A aguardada sequência da cinebiografia Michael, centrada na figura de Michael Jackson, está em desenvolvimento acelerado pela Lionsgate, com cerca de 30% das filmagens realizadas. A produção pode abordar momentos controversos da vida do astro, incluindo as acusações de abuso sexual que marcaram sua trajetória nos anos 1990. O filme anterior, lançado em abril de 2026, cobriu até a fase da carreira solo de Jackson.
O estúdio pretende revisar aspectos não explorados anteriormente, com foco em eventos controversos da vida do cantor. Embora detalhes específicos não tenham sido divulgados, a expectativa é de que as novas revelações gerem discussões acaloradas entre o público e críticos. A produção também pretende incluir músicas e momentos marcantes que ficaram de fora da primeira obra.
Uma abordagem não linear deverá ser adotada para traçar a complexa história do artista. Essa escolha narrativa visaria proporcionar uma visão mais abrangente sobre o legado de Jackson, misturando diferentes períodos de sua vida e carreira.
Controvérsias legais
Michael Jackson enfrentou diversas dificuldades legais, incluindo um acordo em 1994 no qual teria pago cerca de 20 milhões de dólares à família de Jordie Chandler. Em 2005, foi absolvido das acusações de abuso sexual envolvendo Gavin Arvizo.
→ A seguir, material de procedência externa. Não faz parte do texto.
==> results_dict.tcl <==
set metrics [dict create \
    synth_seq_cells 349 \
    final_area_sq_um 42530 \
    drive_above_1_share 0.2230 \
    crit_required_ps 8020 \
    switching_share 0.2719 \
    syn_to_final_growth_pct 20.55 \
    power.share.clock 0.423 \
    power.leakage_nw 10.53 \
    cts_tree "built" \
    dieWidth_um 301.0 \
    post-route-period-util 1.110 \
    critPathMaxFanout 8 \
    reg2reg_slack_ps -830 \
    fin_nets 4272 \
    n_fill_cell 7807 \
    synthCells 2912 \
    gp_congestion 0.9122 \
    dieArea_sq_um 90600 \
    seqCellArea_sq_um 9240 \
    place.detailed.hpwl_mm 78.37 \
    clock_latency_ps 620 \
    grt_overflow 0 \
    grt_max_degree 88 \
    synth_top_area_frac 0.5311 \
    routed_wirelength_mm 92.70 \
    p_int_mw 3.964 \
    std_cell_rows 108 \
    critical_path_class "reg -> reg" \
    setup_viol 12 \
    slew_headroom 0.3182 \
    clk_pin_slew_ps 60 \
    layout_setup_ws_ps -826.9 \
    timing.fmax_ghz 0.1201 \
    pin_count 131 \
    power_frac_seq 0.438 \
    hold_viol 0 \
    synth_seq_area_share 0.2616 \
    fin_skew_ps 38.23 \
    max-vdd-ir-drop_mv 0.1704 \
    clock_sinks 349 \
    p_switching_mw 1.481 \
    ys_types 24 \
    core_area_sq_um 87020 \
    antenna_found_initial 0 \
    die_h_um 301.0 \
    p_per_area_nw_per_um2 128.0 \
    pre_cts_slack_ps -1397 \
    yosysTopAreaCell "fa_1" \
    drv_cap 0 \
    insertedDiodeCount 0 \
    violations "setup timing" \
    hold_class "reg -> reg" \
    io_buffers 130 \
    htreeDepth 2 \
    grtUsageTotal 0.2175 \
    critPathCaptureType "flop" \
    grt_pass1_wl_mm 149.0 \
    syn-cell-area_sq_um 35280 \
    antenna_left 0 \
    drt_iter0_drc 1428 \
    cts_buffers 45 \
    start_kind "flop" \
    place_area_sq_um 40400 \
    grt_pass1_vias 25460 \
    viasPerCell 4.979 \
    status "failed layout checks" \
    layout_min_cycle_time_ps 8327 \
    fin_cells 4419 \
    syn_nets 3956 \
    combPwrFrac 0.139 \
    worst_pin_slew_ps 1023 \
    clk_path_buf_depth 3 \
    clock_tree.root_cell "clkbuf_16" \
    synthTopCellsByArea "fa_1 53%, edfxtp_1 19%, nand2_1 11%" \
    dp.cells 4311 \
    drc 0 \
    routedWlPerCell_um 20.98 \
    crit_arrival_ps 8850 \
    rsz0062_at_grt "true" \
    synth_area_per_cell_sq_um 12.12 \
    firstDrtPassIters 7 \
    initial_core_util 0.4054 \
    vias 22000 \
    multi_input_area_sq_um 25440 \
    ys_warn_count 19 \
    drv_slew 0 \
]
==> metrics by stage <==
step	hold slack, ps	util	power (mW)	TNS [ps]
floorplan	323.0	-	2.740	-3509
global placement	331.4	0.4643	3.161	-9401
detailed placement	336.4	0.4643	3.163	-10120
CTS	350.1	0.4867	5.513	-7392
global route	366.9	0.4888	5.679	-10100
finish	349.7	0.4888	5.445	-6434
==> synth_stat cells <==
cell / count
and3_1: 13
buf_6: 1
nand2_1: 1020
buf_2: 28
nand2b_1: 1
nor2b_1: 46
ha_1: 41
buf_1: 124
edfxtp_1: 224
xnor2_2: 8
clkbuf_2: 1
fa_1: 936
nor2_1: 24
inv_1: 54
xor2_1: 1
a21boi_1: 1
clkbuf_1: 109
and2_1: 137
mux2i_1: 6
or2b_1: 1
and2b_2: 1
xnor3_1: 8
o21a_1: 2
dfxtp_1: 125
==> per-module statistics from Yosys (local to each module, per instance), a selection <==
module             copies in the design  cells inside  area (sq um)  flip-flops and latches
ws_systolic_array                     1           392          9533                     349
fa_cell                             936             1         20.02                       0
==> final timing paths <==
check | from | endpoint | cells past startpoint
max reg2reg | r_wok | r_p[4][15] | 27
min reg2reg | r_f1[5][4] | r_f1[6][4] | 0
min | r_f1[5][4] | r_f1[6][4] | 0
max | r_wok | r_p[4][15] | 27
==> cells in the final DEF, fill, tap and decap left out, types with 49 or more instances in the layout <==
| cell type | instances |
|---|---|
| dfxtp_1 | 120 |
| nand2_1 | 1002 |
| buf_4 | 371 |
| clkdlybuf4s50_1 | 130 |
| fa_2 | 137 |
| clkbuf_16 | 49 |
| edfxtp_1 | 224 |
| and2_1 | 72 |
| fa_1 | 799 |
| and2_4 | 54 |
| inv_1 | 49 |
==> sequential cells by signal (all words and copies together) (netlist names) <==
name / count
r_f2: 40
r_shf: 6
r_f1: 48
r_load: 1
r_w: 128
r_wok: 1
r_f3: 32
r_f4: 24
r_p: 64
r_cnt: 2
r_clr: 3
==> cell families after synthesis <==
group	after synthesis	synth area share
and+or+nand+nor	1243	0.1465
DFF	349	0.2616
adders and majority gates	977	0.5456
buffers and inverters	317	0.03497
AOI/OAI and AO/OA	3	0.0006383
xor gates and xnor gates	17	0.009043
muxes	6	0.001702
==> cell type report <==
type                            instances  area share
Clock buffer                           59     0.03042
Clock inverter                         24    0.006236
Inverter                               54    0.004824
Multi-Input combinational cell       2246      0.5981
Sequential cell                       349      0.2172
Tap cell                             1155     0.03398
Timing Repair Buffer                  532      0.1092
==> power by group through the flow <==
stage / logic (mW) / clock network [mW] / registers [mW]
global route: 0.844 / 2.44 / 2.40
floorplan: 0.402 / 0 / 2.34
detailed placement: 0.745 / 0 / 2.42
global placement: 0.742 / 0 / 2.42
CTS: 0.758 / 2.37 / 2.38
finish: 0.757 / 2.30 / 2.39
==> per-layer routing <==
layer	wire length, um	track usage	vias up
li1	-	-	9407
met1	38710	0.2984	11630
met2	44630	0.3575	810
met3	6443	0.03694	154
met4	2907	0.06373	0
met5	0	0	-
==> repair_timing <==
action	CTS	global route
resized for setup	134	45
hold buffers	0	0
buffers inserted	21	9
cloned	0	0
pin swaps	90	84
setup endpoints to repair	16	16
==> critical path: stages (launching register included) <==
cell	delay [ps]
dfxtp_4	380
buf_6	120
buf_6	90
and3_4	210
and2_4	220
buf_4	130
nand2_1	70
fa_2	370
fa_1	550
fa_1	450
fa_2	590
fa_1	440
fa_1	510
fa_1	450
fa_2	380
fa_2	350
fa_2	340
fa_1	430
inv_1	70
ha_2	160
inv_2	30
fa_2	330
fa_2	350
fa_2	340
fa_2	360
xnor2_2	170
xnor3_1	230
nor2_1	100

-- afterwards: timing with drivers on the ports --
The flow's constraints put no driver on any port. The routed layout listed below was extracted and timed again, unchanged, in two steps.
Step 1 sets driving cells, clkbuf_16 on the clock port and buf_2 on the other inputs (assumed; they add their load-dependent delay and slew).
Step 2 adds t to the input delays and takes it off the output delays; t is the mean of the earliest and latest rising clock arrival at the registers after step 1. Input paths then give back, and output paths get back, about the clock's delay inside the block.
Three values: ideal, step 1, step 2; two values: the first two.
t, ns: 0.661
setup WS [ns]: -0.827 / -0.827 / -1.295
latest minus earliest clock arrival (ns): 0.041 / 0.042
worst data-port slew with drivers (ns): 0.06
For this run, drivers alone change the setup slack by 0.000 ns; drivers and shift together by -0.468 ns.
Background: an optimization exercise with open tools, aiming at small area and few clock cycles per item. Do not read the settings as production practice. RTL that was checked went through simulation tests only; none was proved equivalent to the original.

Setup of beta:
// MyDesign
module MyDesign (dut_run, dut_busy, reset_b, clk, dut_sram_write_address,
		 dut_sram_write_data, dut_sram_write_enable,
		 dut_sram_read_address,	sram_dut_read_data,
		 dut_wmem_read_address, wmem_dut_read_data);
Size in the first run: about 140 flip-flops, ~89 I/O pins, roughly 0.011 mm² of cells after synthesis.
Settings: LEC_CHECK=0, CAP_MARGIN=20, CORE_MARGIN=2, CORE_UTILIZATION=40, SLEW_MARGIN=20, SYNTH_HIERARCHICAL=1, SYNTH_MINIMUM_KEEP_SIZE=0; clock period 6.0 ns.
standard.sh (not shown) runs the stock make flow with config.mk's settings and CLKGATE_MAP_FILE= SYNTH_SCRIPT=/design/flow/synth_recipe.tcl, a recipe that flattens the netlist after the stock synthesis.
==> flow/flow/run.sh <==
#!/bin/bash
# Layout flow: the standard flow (standard.sh, all ORFS steps) with two
# changes: the port buffers that global placement puts on every input and
# output use the smallest buffer cell, and clock tree synthesis uses
# clkbuf_8 buffers and adds no dummy loads.
set -o pipefail
export BUFFER_PORTS_ARGS="-buffer_cell sky130_fd_sc_hd__buf_1"
export CTS_ARGS="-sink_clustering_enable -repair_clock_nets -buf_list sky130_fd_sc_hd__clkbuf_8 -dont_use_dummy_load"
bash standard.sh > standard.log 2>&1
> inputs changed (beta -> alpha)
-- flow/design.v --
<<< beta, line 41
wire stepping = (st == PR) | (st == RUN);
wire is_end = &X[7:0];
wire clr = ~reset_b | ((st == SZ) & is_end);
wire hdr_step = ((st == IDLE) & dut_run) | (st == HDR) | (st == SZ);
wire rewind = stepping & row_end & ~layer_end;
wire x_inc = hdr_step | (stepping & (~ixn | nlast));
wire w_inc = hdr_step | (stepping & (~iwn | nlast));
wire [11:0] xa1 = xa + {11'd0, x_inc};
always @(posedge clk) begin
	xa <= clr ? 12'd0 : rewind ? xb : xa1;
	wa <= clr ? 12'd0 : wa + {11'd0, w_inc};
	if (st == SZ)
		xb <= xa1;
	if (!reset_b) begin
		st <= IDLE;
		lc <= 1'b0;
		l2 <= 1'b0;
>>> alpha, line 41
wire stepping = (st == PR) | (st == RUN);
wire is_end = &X[7:0];
always @(posedge clk) begin
	if (!reset_b) begin
		st <= IDLE;
		xa <= 12'd0;
		wa <= 12'd0;
		lc <= 1'b0;
		l2 <= 1'b0;
<<< beta, line 62
		we <= l2;
		case (st)
		IDLE: if (dut_run) st <= SZ;
		HDR: st <= SZ;
		SZ: st <= is_end ? IDLE : PR;
		default: st <= layer_end ? HDR : RUN;   
		endcase
	end
>>> alpha, line 54
		we <= l2;
		case (st)
		IDLE: if (dut_run) begin
			st <= SZ;
			xa <= xa + 12'd1;
			wa <= wa + 12'd1;
		end
		HDR: begin
			st <= SZ;
			xa <= xa + 12'd1;
			wa <= wa + 12'd1;
		end
		SZ: if (is_end) begin
			st <= IDLE;
			xa <= 12'd0;
			wa <= 12'd0;
		end else begin
			st <= PR;
			xa <= xa + 12'd1;
			wa <= wa + 12'd1;
		end
		default: begin  
			st <= layer_end ? HDR : RUN;
			if (row_end & ~layer_end)
				xa <= xb;
			else if (~ixn | nlast)
				xa <= xa + 12'd1;
			if (~iwn | nlast)
				wa <= wa + 12'd1;
		end
		endcase
	end
<<< beta, line 75
		col <= X[7:1];
	end else begin
		row <= row - {7'd0, row_end};
		col <= row_end ? {s8, 2'b00} : col - lh;
	end
	if (st == PR) begin
		x4 <= X[2];
>>> alpha, line 91
		col <= X[7:1];
	end else begin
		if (row_end) begin
			col <= {s8, 2'b00};
			row <= row - 8'd1;
		end else
			col <= col - lh;
	end
	if (st == SZ)
		xb <= xa + 12'd1;
	if (st == PR) begin
		x4 <= X[2];
--- outcome ---
Lower final worst-path setup slack among alpha and beta: beta
Met3 track utilization from global routing delta for alpha relative to beta: 0.24 points lower
alpha against beta: maximum frequency up about 1.6%, layout overhead on the synthesized area has decreased, post-place instance area increased by 220 µm² relative to the old numbers, transition time of the tightest slew-check pin went up.
beta → alpha: global-route wire length before repair dropped 1.1%, setup fix buffers added after clock tree synthesis ~0 delta.
Looking at sequential share of layout area across alpha and beta, the one that comes out higher is alpha.
Testbench counts of alpha, summed over its fixed seeds: cycles 117,674, macs 306,944.
Only the layout flow was run in beta; the RTL was not checked for function there.

==> separate check: timing with driven ports <==
In the flow no input, the clock included, has a driving cell. The finished layouts below were timed again as built, in two steps.
Step 1 sets driving cells, clkbuf_16 on the clock port and buf_2 on the other inputs (assumed; they add their load-dependent delay and slew).
Step 2 also shifts input and output timing later by t, the mid clock arrival at the registers, as if the neighbouring blocks saw the same clock.
a / b / c = ideal / step 1 / step 2; a / b = the first two.
run	shift t [ns]	setup slack, ns	hold WS [ns]
beta	0.492	0.204 / 0.204 / 0.204	0.344 / 0.344 / 0.344
alpha	0.476	0.295 / 0.295 / 0.295	0.332 / 0.332 / 0.332
After both steps every run listed still meets setup and hold.
This design comes from an exercise in tuning for small area and a short achievable clock period on the open sky130 flow, not from production work. The RTL was checked by simulation tests, not by an equivalence proof against the original design. Power figures rest on the tool's default switching activity, not on a simulated workload.

// top_systolic_array
module top_systolic_array #(
  parameter int unsigned DATA_WIDTH = 16,
  parameter int unsigned RESET_VAL  = 0,
  parameter int unsigned M_ROWS     = 4,
  parameter int unsigned N_COLS     = 4,
  parameter int unsigned TOTAL_ELEM = M_ROWS * N_COLS
)(
  input  logic clk_i,
  input  logic rst_ni,
  input  logic [M_ROWS*DATA_WIDTH-1:0] array_a_i,
  input  logic [N_COLS*DATA_WIDTH-1:0] array_b_i,
  input  logic feed_a_valid_i,
  input  logic feed_b_valid_i,
  input  logic a_clr_i,
  input  logic b_clr_i,
  input  logic acc_clr_i,
  input  logic start_stream_i,
  input  logic stream_clr_i,
  output logic stream_valid_o,
  output logic [DATA_WIDTH-1:0] stream_data_o
);
  logic [TOTAL_ELEM-1:0][DATA_WIDTH-1:0] bus_x, bus_y;
  logic [TOTAL_ELEM-1:0]                 bus_t;
  mac_array #(
    .DATA_WIDTH      ( DATA_WIDTH     ),
    .M_ROWS          ( M_ROWS         ),
    .N_COLS          ( N_COLS         )
  ) i_mac_array (
    .clk_i           ( clk_i          ),
    .rst_ni          ( rst_ni         ),
    .array_a_i       ( array_a_i      ),
    .array_b_i       ( array_b_i      ),
    .feed_a_valid_i  ( feed_a_valid_i ),
    .feed_b_valid_i  ( feed_b_valid_i ),
    .a_clr_i         ( a_clr_i        ),
    .b_clr_i         ( b_clr_i        ),
    .acc_clr_i       ( acc_clr_i      ),
    .acc_x_o         ( bus_x          ),
    .acc_y_o         ( bus_y          ),
    .acc_t_o         ( bus_t          )
  );
  stream_out #(
    .DATA_WIDTH      ( DATA_WIDTH     ),
    .TOTAL_ELEM      ( TOTAL_ELEM     )
  ) i_stream_out (
    .clk_i           ( clk_i          ),
    .rst_ni          ( rst_ni         ),
    .bus_x_i         ( bus_x          ),
    .bus_y_i         ( bus_y          ),
    .bus_t_i         ( bus_t          ),
  ...
Size: about 8200 cells after synthesis, about 150 I/O pins, ~0.089 mm2 of cells after synthesis.
clock: 8.0 ns
lec_check: 0
cap_margin: 20
core_margin: 2
core_utilization: 70
setup_slack_margin: 4.0
slew_margin: 20
standard.sh (not shown) runs the stock make flow with config.mk's settings and CLKGATE_MAP_FILE= SYNTH_SCRIPT=/design/flow/synth_recipe.tcl, a recipe that flattens the netlist after the stock synthesis.
==> flow/flow/run.sh <==
#!/bin/bash
# Layout flow: the standard ORFS flow with two changes.
#  1. After the standard synthesis, flow/polarity.py re-phases the full-adder
#     cells (a full adder is self-dual) so fewer inverters are needed between
#     them. Registers and every other cell are kept as synthesised.
#  2. Ports are buffered with a plain buffer (buf_4) instead of the delay
#     cell buffer_ports picks by default.
#  3. Extra make settings, one per line, from flow/extra.txt (here: clock
#     tree synthesis without dummy loads).
# Each tool's output goes to a log file of its own in this folder.
set -euo pipefail
R=orfs/results/sky130hd/top_systolic_array/base
EXTRA=("BUFFER_PORTS_ARGS=-buffer_cell sky130_fd_sc_hd__buf_4")
if [[ -f flow/extra.txt ]]; then
  while read -r l; do [[ -n "$l" ]] && EXTRA+=("$l"); done < flow/extra.txt
fi
export BUFFER_PORTS_ARGS="-buffer_cell sky130_fd_sc_hd__buf_4"
bash standard.sh "${EXTRA[@]}" synth > make_synth.log 2>&1
cp $R/1_2_yosys.v 1_2_yosys.standard.v
python3 flow/polarity.py 1_2_yosys.standard.v $R/1_2_yosys.v > polarity.log 2>&1
touch $R/1_2_yosys.v
bash standard.sh "${EXTRA[@]}" finish > make_finish.log 2>&1
Other scripts of this flow, unchanged in this note and not shown: flow/flow/extra.txt, flow/flow/polarity.py
The starting point finished with timing, DRC and antenna clean.
Edit:
Settings changed: CORE_UTILIZATION 70 to 60.
Result: The new run completed without violations. Sequential power barely changes. Via count fell by about 4.6%. Clock-buffer cell count grows by 1. Synthesized area stays the same. Synthesized cell count stays the same.

---

Setup of build 48:
Another version of the RTL of top_systolic_array (not shown whole).
Size in the first run: ~8,000 cells after synthesis, ~150 I/O pins.
Settings: LEC_CHECK=0, CAP_MARGIN=20, CORE_MARGIN=2, CORE_UTILIZATION=50, SETUP_SLACK_MARGIN=4.0, SLEW_MARGIN=20; clock period 8.0 ns.
==> flow/flow/run.sh <==
#!/bin/bash
# Layout flow: the standard ORFS flow with two changes.
#  1. After the standard synthesis, flow/polarity.py re-phases the full-adder
#     cells (a full adder is self-dual) so fewer inverters are needed between
#     them. Registers and every other cell are kept as synthesised.
#  2. Ports are buffered with a plain buffer (buf_4) instead of the delay
#     cell buffer_ports picks by default.
# Each tool's output goes to a log file of its own in this folder.
set -euo pipefail
R=orfs/results/sky130hd/top_systolic_array/base
EXTRA=("BUFFER_PORTS_ARGS=-buffer_cell sky130_fd_sc_hd__buf_4")
if [[ -f flow/extra.txt ]]; then
  while read -r l; do [[ -n "$l" ]] && EXTRA+=("$l"); done < flow/extra.txt
fi
export BUFFER_PORTS_ARGS="-buffer_cell sky130_fd_sc_hd__buf_4"
bash standard.sh "${EXTRA[@]}" synth > make_synth.log 2>&1
cp $R/1_2_yosys.v 1_2_yosys.standard.v
python3 flow/polarity.py 1_2_yosys.standard.v $R/1_2_yosys.v > polarity.log 2>&1
touch $R/1_2_yosys.v
bash standard.sh "${EXTRA[@]}" finish > make_finish.log 2>&1
Other scripts of this flow, unchanged in this note and not shown: flow/flow/polarity.py
For build 51, these inputs were changed with respect to build 48:
-- flow/flow/run.sh --
<<< build 48, line 6
#  2. Ports are buffered with a plain buffer (buf_4) instead of the delay
#     cell buffer_ports picks by default.
# Each tool's output goes to a log file of its own in this folder.
set -euo pipefail
>>> build 51, line 6
#  2. Ports are buffered with a plain buffer (buf_4) instead of the delay
#     cell buffer_ports picks by default.
#  3. Extra make settings, one per line, from flow/extra.txt (here: clock
#     tree synthesis with larger sink clusters and no dummy loads).
# Each tool's output goes to a log file of its own in this folder.
set -euo pipefail
==> flow/flow/extra.txt (new file) <==
CTS_ARGS=-sink_clustering_enable -repair_clock_nets -dont_use_dummy_load -sink_clustering_size 30 -sink_clustering_max_diameter 80
Notes after the runs:
Against build 48, routed wire length in build 51 came out better.
Between build 48 and build 51, the flow reports non-clock buffer count decreasing by a little under 10%.
On build 51: minimum clock period is 13 ps higher than what build 48 gave.
Register fraction of the total cell area, build 48 and build 51, lower one = build 48.
Relative to build 48, number of iterations in the first detailed-routing pass decreased by 2 in build 51.
Compared with build 48, build 51 shows a routed length per placed instance that is about 0.5% higher.
Build 48 -> build 51: register area flat
Against build 48, build 51 comes in 387 lower on number of vias in the routed layout.
Delta (build 51 minus build 48): delay of the slowest critical-path stage shrank by 50 ps; portion of the clock cycle consumed by the worst path in the final layout went up 0.17 points.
Além disso, a sequência deve revisitar as acusações feitas por Wade Robson e James Safechuck, abordadas no documentário “Deixando Neverland”. Essas alegações suscitaram debates globais, causando um impacto duradouro na percepção pública de Jackson.
A sequência da cinebiografia de Michael Jackson ainda não possui uma data de lançamento, mas continua gerando altas expectativas. Com a conclusão do filme adiantada para 2027, espera-se que a obra ofereça um retrato equilibrado e esclarecedor dos eventos que definiram as últimas décadas de vida de Michael Jackson.